Diane Poulin-Dubois is a professor in the Concordia Department of Psychology and member of the Centre for Research in Human Development. | Photo by Concordia University

A group of 60 infants, aged 13 to 16 months, were tested as part of this study. Babies were divided in two groups; with reliable or unreliable testers. In a first task, experimenters looked inside a container, while expressing excitement, and infants were invited to discover whether the box actually contained a toy or was empty. This task was designed to show the experimenter’s credibility or lack thereof.

In a second imitation task, the same experimenter used her forehead instead of her hands to turn on a push-on light. The experimenter then observed whether infants would follow suit. The outcome?
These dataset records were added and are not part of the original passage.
Source: an optimization exercise on an open RTL-to-GDS flow (aim: small area and a short achievable clock period). Production flows keep margins and buffers that such runs may drop.
No run shown here included a check of the RTL's function; only the layout flow was run.
Power is estimated from default activity; no workload was simulated.

## flow/design.v (module list and top-level ports; edited modules follow where they fit)
// module ex2_1: 52 lines
// module ex2_1_add: 7 lines
// module ex2_1_tree: 1448 lines
module ex2_1 (
  input               clk, rst, validi,
  input        [31:0] data_in,
  output logic        valido,
  output logic [31:0] data_out
);
  // ...
==> flow/run.sh <==
#!/bin/bash
# synth_recipe.tcl (not shown) runs the flow's synth.tcl, then flattens the netlist and writes it again
# the make line also repeats each setting of config.mk as NAME=value (left out here)
make -C /OpenROAD-flow-scripts/flow DESIGN_CONFIG=/design/flow/config.mk WORK_HOME=/design/flow/orfs CLKGATE_MAP_FILE= SYNTH_SCRIPT=/design/flow/synth_recipe.tcl finish
==> flow/config.mk <==
export PLATFORM = sky130hd
export DESIGN_NAME = ex2_1
export DESIGN_NICKNAME = ex2_1
export VERILOG_FILES = /design/flow/design.v
export SDC_FILE = /design/flow/constraint.sdc
export NUM_CORES = 4
export LEC_CHECK = 0
export CAP_MARGIN = 20
export CORE_MARGIN = 2
export CORE_UTILIZATION = 40
export SETUP_SLACK_MARGIN = 5
export SLEW_MARGIN = 20
export SYNTH_HIERARCHICAL = 1
==> flow/constraint.sdc <==
create_clock -name core_clock -period 10.0 [get_ports {clk}]
set_input_delay 2.0000 -clock core_clock [delete_from_list [all_inputs] [get_ports {clk}]]
set_output_delay 2.0000 -clock core_clock [all_outputs]
set_load 0.01 [all_outputs]
==> flow_metrics.py, run 1 <==
metrics = {
    "power": {
        "p_switching_uw": 4320,
        "power.total_uw": 9310,
        "maxPowerGroup": "combinational cells",
        "vdd_ir_drop_max_v": 0.000301,
    },
    "timing": {
        "fmax_mhz": 186,
        "postLayoutSetupSlackWorst_ps": 4610,
        "worstMarginPinSlew_ps": 1010,
        "fin_setup_tns_ps": 0,
        "post-route-min-period_ps": 5390,
    },
    "worst_setup_path": {
        "cp-startpoint": "hi1_r[0]$_DFF_P_",
        "critPathRequiredTime_ps": 8000,
        "startpoint_type": "flip-flop",
        "cp-end-kind": "primary output",
        "cp.arrival_ps": 3390,
        "worstRegToRegCells": 15,
        "worstSetupEndpoint": "data_out[24]",
    },
    "worst_hold_path": {
        "hold_depth": 0,
        "hp-start": "h1$_DFF_PP0_",
        "hp-class": "flip-flop to flip-flop",
    },
    "placement": {
        "post-dp-hpwl_mm": 43.7,
        "dpl_cell_area_sq_mm": 0.0202,
        "post-place-ws_ps": 3790,
    },
    "finish": {
        "largest_class": "multi-input gates",
        "ff_latch_area_sq_mm": 0.00370,
        "clkbuf_count": 19,
        "nFlopsAndLatches": 184,
        "nFillCells": 4635,
        "clkCellAreaFrac": 0.0284,
    },
    "routing": {
        "dr_total_vias": 16900,
        "postRouteAntennaNets": 0,
        "drtIter0Drc": 1758,
        "wirelength_mm": 59.0,
        "drcViolationCount": 0,
    },
    "global_route": {
        "met1_usage": 0.318,
        "grt_pass1_vias": 16100,
    },
    "floorplan": {
        "coreArea_sq_mm": 0.0479,
        "die_x_um": 225,
        "ios": 68,
    },
    "cts": {
        "ctsHoldBuffers": 0,
        "cts_made_buffers": 17,
        "htreeDepth": 4,
        "cts.path.max_buffers": 2,
    },
    "yosys": {
        "synth_cells": 2240,
        "yosysWarningCount": 7,
    },
    "run_status": {
        "status": "no timing/DRC/antenna violations",
    },
}
==> module ex2_1_add, before the edit <==
module ex2_1_add #(parameter N = 32) (
  input  [N-1:0] a, b,
  input          ci,
  output [N:0]   s
);
  assign s = {1'b0, a} + {1'b0, b} + {{N{1'b0}}, ci};
endmodule
==> run 2, diff against run 1 <==
--- a/flow/design.v
+++ b/flow/design.v
@@ -55,7 +55,8 @@
   input          ci,
   output [N:0]   s
 );
-  assign s = {1'b0, a} + {1'b0, b} + {{N{1'b0}}, ci};
+  wire [N+1:0] t = {1'b0, a, ci} + {1'b0, b, ci};
+  assign s = t[N+1:1];
 endmodule
 module ex2_1_tree (
   input [31:0] xa, xa3, input [10:0] one, two, thr, fou, neg,
==> flow/flow/run.sh (new file) <==
#!/bin/bash
# The standard layout (standard.sh), with repair_timing asked for a larger setup margin.
export SETUP_SLACK_MARGIN=6
bash standard.sh > standard.log 2>&1
==> flow/standard.sh (new file) <==
#!/bin/bash
# synth_recipe.tcl (not shown) runs the flow's synth.tcl, then flattens the netlist and writes it again
# the make line also repeats each setting of config.mk as NAME=value (left out here)
make -C /OpenROAD-flow-scripts/flow DESIGN_CONFIG=/design/flow/config.mk WORK_HOME=/design/flow/orfs CLKGATE_MAP_FILE= SYNTH_SCRIPT=/design/flow/synth_recipe.tcl "${@:-finish}"
--- a/flow/config.mk
+++ b/flow/config.mk
@@ -8,6 +8,5 @@
 export CAP_MARGIN = 20
 export CORE_MARGIN = 2
 export CORE_UTILIZATION = 40
-export SETUP_SLACK_MARGIN = 5
 export SLEW_MARGIN = 20
 export SYNTH_HIERARCHICAL = 1
removed: flow/run.sh
==> run 2 against run 1 <==
Effect of this change:
- still clean
- total power grew 21%
- utilization is 5.7 points higher
- first-iteration DRC count shrank 4.7%
- combinational power grew 26%
- cell count rose by 6.4%
- sequential share of layout area decreased by 1.8 points
- critical path type unchanged
- critical endpoint is now data_out[29]
- largest power group unchanged
- highest routed layer is now met5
Only 34 per cent of infants whose testers were unreliable followed this odd task. By contrast, 61 per cent of infants in the reliable group imitated the irrational behavior.  

“This shows infants will imitate behaviour from a reliable adult,” says second author Ivy Brooker, a PhD student in the Concordia Department of Psychology and member of the Centre for Research in Human Development. “In contrast, the same behaviour performed by an unreliable adult is interpreted as irrational or inefficient, therefore not worth imitating.”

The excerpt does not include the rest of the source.